Kültür ve Turizm Bakanı Ertuğrul Günay Ankara’da düzenlediği bir basın toplantısında, gazetecilerin karara ilişkin sorularını da yanıtladı. Yeni Yüksek Kurul kararıyla devletin imkanlarının “ayağa kaldırmaya” yetmediği 1. derece tarihsel ve arkeolojik SİT alanlarında özel sektörün imkanlarından yararlanılabileceğini savunan Günay, “Bu yeni Yüksek Kurul kararı bizi bu konuda biraz daha özgür davranmaya, rahat davranmaya, belli kurallar içinde bir dayanışma yapma imkanını sağladı” diye konuştu.

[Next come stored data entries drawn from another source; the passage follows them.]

File: src/rtl/dm_bus_arbiter.sv
// Round-robin arbiter sharing the data-memory port between M0 (CPU LSU) and M1 (DMA/debug).
// Optional grant/conflict counters are built when DM_ARB_PERF_EN is defined.
module dm_bus_arbiter #(
   parameter int RD_LAT = 1
) (
   input  logic        clk,
   input  logic        rst_n,
   input  logic        m0_req,
   input  logic        m0_we,
   input  logic [31:0] m0_addr,
   input  logic [31:0] m0_wdata,
   input  logic [3:0]  m0_byteen,
   output logic        m0_gnt,
   output logic        m0_rvalid,
   output logic [31:0] m0_rdata,
   input  logic        m1_req,
   input  logic        m1_we,
   input  logic [31:0] m1_addr,
   input  logic [31:0] m1_wdata,
   input  logic [3:0]  m1_byteen,
   output logic        m1_gnt,
   output logic        m1_rvalid,
   output logic [31:0] m1_rdata,
   output logic        mem_en,
   output logic        mem_we,
   output logic [31:0] mem_addr,
   output logic [31:0] mem_wdata,
   output logic [3:0]  mem_byteen,
   input  logic [31:0] mem_rdata
`ifdef DM_ARB_PERF_EN
   ,
   output logic [31:0] m0_gnt_cnt,
   output logic [31:0] m1_gnt_cnt,
   output logic [31:0] conflict_cnt
`endif
);

   typedef enum logic {
      PRI_M0 = 1'b0,
      PRI_M1 = 1'b1
   } pri_e;

   pri_e        ptr_q, ptr_d;
   logic        gnt0, gnt1, any_gnt;
   logic        w_we;
   logic [31:0] w_addr;
   logic [31:0] w_wdata;
   logic [3:0]  w_byteen;
   logic        zero_wr;

   // Owner pipeline: valid bit and owner id (0 = M0, 1 = M1) per stage.
   logic [RD_LAT-1:0] pv_q, pv_d;
   logic [RD_LAT-1:0] po_q, po_d;

   logic        rv_any;
   logic [31:0] m0_hold_q, m0_hold_d;
   logic [31:0] m1_hold_q, m1_hold_d;

   always_comb begin
      gnt0  = 1'b0;
      gnt1  = 1'b0;
      ptr_d = ptr_q;
      if (m0_req && m1_req) begin
         if (ptr_q == PRI_M0) begin
            gnt0 = 1'b1;
         end else begin
            gnt1 = 1'b1;
         end
      end else begin
         gnt0 = m0_req;
         gnt1 = m1_req;
      end
      if (gnt0) begin
         ptr_d = PRI_M1;
      end else if (gnt1) begin
         ptr_d = PRI_M0;
      end
   end

   assign any_gnt = gnt0 | gnt1;
   assign m0_gnt  = gnt0;
   assign m1_gnt  = gnt1;

   always_comb begin
      w_we     = 1'b0;
      w_addr   = 32'h0;
      w_wdata  = 32'h0;
      w_byteen = 4'h0;
      if (gnt1) begin
         w_we     = m1_we;
         w_addr   = m1_addr;
         w_wdata  = m1_wdata;
         w_byteen = m1_byteen;
      end else if (gnt0) begin
         w_we     = m0_we;
         w_addr   = m0_addr;
         w_wdata  = m0_wdata;
         w_byteen = m0_byteen;
      end
   end

   // A write with no byte lanes enabled is accepted but never reaches memory.
   assign zero_wr    = w_we && (w_byteen == 4'b0000);
   assign mem_en     = any_gnt && !zero_wr;
   assign mem_we     = any_gnt && w_we && !zero_wr;
   assign mem_addr   = w_addr & 32'hFFFF_FFFC;
   assign mem_wdata  = w_wdata;
   assign mem_byteen = w_we ? w_byteen : 4'b0000;

   always_comb begin
      pv_d    = '0;
      po_d    = '0;
      pv_d[0] = any_gnt && !w_we;
      po_d[0] = gnt1;
      for (int i = 1; i < RD_LAT; i++) begin
         pv_d[i] = pv_q[i-1];
         po_d[i] = po_q[i-1];
      end
   end

   assign rv_any    = pv_q[RD_LAT-1];
   assign m0_rvalid = rv_any && !po_q[RD_LAT-1];
   assign m1_rvalid = rv_any &&  po_q[RD_LAT-1];

   // Read data is forwarded in the response cycle and held until the next one.
   always_comb begin
      m0_hold_d = m0_hold_q;
      m1_hold_d = m1_hold_q;
      if (m0_rvalid) begin
         m0_hold_d = mem_rdata;
      end
      if (m1_rvalid) begin
         m1_hold_d = mem_rdata;
      end
   end

   assign m0_rdata = m0_rvalid ? mem_rdata : m0_hold_q;
   assign m1_rdata = m1_rvalid ? mem_rdata : m1_hold_q;

   always_ff @(posedge clk or negedge rst_n) begin
      if (!rst_n) begin
         ptr_q     <= PRI_M0;
         pv_q      <= '0;
         po_q      <= '0;
         m0_hold_q <= 32'h0;
         m1_hold_q <= 32'h0;
      end else begin
         ptr_q     <= ptr_d;
         pv_q      <= pv_d;
         po_q      <= po_d;
         m0_hold_q <= m0_hold_d;
         m1_hold_q <= m1_hold_d;
      end
   end

`ifdef DM_ARB_PERF_EN
   logic [31:0] m0_gnt_cnt_q, m0_gnt_cnt_d;
   logic [31:0] m1_gnt_cnt_q, m1_gnt_cnt_d;
   logic [31:0] conflict_cnt_q, conflict_cnt_d;

   always_comb begin
      m0_gnt_cnt_d   = m0_gnt_cnt_q;
      m1_gnt_cnt_d   = m1_gnt_cnt_q;
      conflict_cnt_d = conflict_cnt_q;
      if (gnt0) begin
         m0_gnt_cnt_d = m0_gnt_cnt_q + 32'd1;
      end
      if (gnt1) begin
         m1_gnt_cnt_d = m1_gnt_cnt_q + 32'd1;
      end
      if (m0_req && m1_req) begin
         conflict_cnt_d = conflict_cnt_q + 32'd1;
      end
   end

   always_ff @(posedge clk or negedge rst_n) begin
      if (!rst_n) begin
         m0_gnt_cnt_q   <= 32'h0;
         m1_gnt_cnt_q   <= 32'h0;
         conflict_cnt_q <= 32'h0;
      end else begin
         m0_gnt_cnt_q   <= m0_gnt_cnt_d;
         m1_gnt_cnt_q   <= m1_gnt_cnt_d;
         conflict_cnt_q <= conflict_cnt_d;
      end
   end

   assign m0_gnt_cnt   = m0_gnt_cnt_q;
   assign m1_gnt_cnt   = m1_gnt_cnt_q;
   assign conflict_cnt = conflict_cnt_q;
`endif

endmodule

Bu arada, Kültür ve Tabiat Varlıklarını Koruma Yüksek Kurulu’nun aldığı bu ilke kararı, Anadolu Ateşi tarafından Antalya’daki Aspendos Antik Tiyatrosu’nun yanına yapılan “Aspendos Arena” önündeki tüm yasal engelleri de kaldırmış oldu. Arkeologlar, “Aspendos Arena” inşaatına arkeolojik sitlerin koruma alanı olduğu gerekçesiyle karşı çıkmış, Arkeoloji ve Arkeologlar Derneği Başkanı Prof. Dr. Ahmet Tırpan yaptığı açıklamada, Efes, Perge ve daha birçok antik kentte benzer uygulamanın başlatılabileceğine işaret etmişti.

Ören yerleri pazarlanacak
Öte yandan, arkeologlar ise İlke Kararı’nı, SİT alanlarının “inşaat alanına” çevrilebileceği kaygısını taşıyor. Karara tepki gösteren Türkiye Arkeolojik Yerleşmeleri Proje Koordinatörü Arkeolog Oğuz Tanındı, bu şekilde tahribatın yasalaştırıldığını savundu. Tanındı ANKA’ya yaptığı açıklamada, söz konusu kararı “ören yerlerinin tüzel kişilere pazarlanması” olarak değerlendirerek, kararın tahribatın yasalaştırılmasına yol açacağı konusunda şiddetli kaygı duyduklarını ifade etti. “Üzerlerinde, kültürel emanetlere ait kalıntıları barındıran ören yerlerinin ‘satılması’ ilke kararı derhal gündemden kaldırılmalı ve bu konudaki girişimler, kültür varlıklarımıza ve çevresel değerlerimize karşı işlenmiş suç sayılmalıdır” diyen Tanındı, kendi çıkarlarına uygun olarak, ranta yönelik sürekli değiştirilen Koruma Kurullarının, verecekleri izinlerin güvenilirliğinin de sorgulanması gerektiğini savundu. Tanındı, “Farklı disiplinlerden gelenlerin bakış açısı farklılıklarının getirdiği sorunlarla başa çıkılamazken, tarihi eserleri yalnızca bir rant alanı olarak gören tüzel kişilere payda sağlayacak bu ilke kararı durumu daha da karıştıracaktır” dedi.